▸ **Data to use**:
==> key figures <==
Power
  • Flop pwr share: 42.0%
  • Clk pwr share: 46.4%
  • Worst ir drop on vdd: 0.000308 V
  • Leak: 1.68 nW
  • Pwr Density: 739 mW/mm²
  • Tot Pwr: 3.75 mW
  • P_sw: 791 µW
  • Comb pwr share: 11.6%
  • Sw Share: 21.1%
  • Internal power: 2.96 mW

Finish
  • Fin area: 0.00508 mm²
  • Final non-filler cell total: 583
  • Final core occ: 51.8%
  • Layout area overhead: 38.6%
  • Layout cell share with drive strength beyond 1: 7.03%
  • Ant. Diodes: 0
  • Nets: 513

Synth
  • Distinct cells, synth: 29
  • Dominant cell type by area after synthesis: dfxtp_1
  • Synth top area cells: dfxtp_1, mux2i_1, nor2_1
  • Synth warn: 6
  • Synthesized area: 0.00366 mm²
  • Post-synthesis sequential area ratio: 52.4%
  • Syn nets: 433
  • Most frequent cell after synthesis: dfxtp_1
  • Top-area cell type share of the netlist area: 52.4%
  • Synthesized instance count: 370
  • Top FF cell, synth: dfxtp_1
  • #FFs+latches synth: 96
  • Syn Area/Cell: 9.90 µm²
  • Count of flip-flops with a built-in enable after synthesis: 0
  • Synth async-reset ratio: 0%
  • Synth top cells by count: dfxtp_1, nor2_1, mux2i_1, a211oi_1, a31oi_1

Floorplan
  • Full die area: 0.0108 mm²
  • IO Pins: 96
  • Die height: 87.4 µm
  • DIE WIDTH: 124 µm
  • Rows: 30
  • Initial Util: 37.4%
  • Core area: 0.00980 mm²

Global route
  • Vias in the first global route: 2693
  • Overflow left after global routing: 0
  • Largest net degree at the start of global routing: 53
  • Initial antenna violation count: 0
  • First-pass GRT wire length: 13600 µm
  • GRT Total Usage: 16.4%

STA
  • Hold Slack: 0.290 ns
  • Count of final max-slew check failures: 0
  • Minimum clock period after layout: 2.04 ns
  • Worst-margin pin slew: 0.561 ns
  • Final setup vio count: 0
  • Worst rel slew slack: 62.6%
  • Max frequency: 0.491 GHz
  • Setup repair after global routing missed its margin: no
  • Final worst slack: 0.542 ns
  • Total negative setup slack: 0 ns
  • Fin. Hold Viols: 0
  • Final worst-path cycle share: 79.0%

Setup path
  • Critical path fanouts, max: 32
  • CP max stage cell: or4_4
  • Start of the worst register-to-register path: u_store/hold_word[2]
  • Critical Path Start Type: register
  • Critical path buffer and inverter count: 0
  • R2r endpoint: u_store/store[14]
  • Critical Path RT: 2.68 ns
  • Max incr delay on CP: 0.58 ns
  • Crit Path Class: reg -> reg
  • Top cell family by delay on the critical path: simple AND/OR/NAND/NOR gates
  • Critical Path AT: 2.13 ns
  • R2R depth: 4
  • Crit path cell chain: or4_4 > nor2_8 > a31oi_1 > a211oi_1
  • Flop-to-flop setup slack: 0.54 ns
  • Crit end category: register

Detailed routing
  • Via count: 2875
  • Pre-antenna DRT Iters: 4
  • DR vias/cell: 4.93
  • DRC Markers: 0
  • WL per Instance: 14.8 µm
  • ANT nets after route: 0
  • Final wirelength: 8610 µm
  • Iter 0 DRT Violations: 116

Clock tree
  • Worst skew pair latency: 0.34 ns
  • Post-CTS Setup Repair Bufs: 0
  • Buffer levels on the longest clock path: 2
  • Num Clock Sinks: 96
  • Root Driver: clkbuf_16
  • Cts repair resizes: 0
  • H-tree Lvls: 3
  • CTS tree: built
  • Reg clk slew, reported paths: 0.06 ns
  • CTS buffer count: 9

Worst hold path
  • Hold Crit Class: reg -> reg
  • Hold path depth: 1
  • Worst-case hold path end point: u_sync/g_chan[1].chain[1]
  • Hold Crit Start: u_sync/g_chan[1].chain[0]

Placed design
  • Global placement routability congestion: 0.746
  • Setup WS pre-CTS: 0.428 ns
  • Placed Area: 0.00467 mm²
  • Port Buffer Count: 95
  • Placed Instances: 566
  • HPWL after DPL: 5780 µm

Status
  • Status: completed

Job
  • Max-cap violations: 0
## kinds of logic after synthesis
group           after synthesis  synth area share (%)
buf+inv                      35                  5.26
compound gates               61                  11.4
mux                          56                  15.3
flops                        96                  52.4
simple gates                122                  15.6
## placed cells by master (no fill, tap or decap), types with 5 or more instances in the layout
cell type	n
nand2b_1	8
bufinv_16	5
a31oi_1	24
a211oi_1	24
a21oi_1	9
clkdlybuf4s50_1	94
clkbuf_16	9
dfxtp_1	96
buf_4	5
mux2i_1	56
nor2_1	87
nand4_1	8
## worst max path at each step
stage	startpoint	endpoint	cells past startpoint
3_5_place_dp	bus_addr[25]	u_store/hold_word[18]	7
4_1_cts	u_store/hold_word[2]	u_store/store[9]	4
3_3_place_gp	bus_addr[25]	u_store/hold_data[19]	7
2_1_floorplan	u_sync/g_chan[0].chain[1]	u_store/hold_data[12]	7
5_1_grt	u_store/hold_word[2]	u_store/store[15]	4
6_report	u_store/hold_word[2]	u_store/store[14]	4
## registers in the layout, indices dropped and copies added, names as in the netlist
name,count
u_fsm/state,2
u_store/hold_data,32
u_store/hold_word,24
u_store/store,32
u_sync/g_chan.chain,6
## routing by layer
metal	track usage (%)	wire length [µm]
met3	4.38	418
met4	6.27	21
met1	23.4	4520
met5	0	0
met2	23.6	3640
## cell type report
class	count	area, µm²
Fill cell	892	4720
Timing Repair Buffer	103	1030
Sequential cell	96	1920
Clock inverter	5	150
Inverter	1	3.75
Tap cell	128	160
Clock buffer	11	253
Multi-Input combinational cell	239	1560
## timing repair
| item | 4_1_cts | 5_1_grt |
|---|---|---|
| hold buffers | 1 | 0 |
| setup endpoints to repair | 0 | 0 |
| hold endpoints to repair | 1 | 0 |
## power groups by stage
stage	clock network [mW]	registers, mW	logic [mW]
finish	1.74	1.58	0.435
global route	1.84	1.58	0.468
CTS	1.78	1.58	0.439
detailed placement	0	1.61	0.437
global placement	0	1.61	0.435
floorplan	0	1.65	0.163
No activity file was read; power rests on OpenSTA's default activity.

▸ **What you will do**: Only the lines from the one holding "## timing repair" through the final line of the entries, both included, should be given again, word for word.

▸ **Task answer**:
## timing repair
| item | 4_1_cts | 5_1_grt |
|---|---|---|
| hold buffers | 1 | 0 |
| setup endpoints to repair | 0 | 0 |
| hold endpoints to repair | 1 | 0 |
## power groups by stage
stage	clock network [mW]	registers, mW	logic [mW]
finish	1.74	1.58	0.435
global route	1.84	1.58	0.468
CTS	1.78	1.58	0.439
detailed placement	0	1.61	0.437
global placement	0	1.61	0.435
floorplan	0	1.65	0.163
No activity file was read; power rests on OpenSTA's default activity.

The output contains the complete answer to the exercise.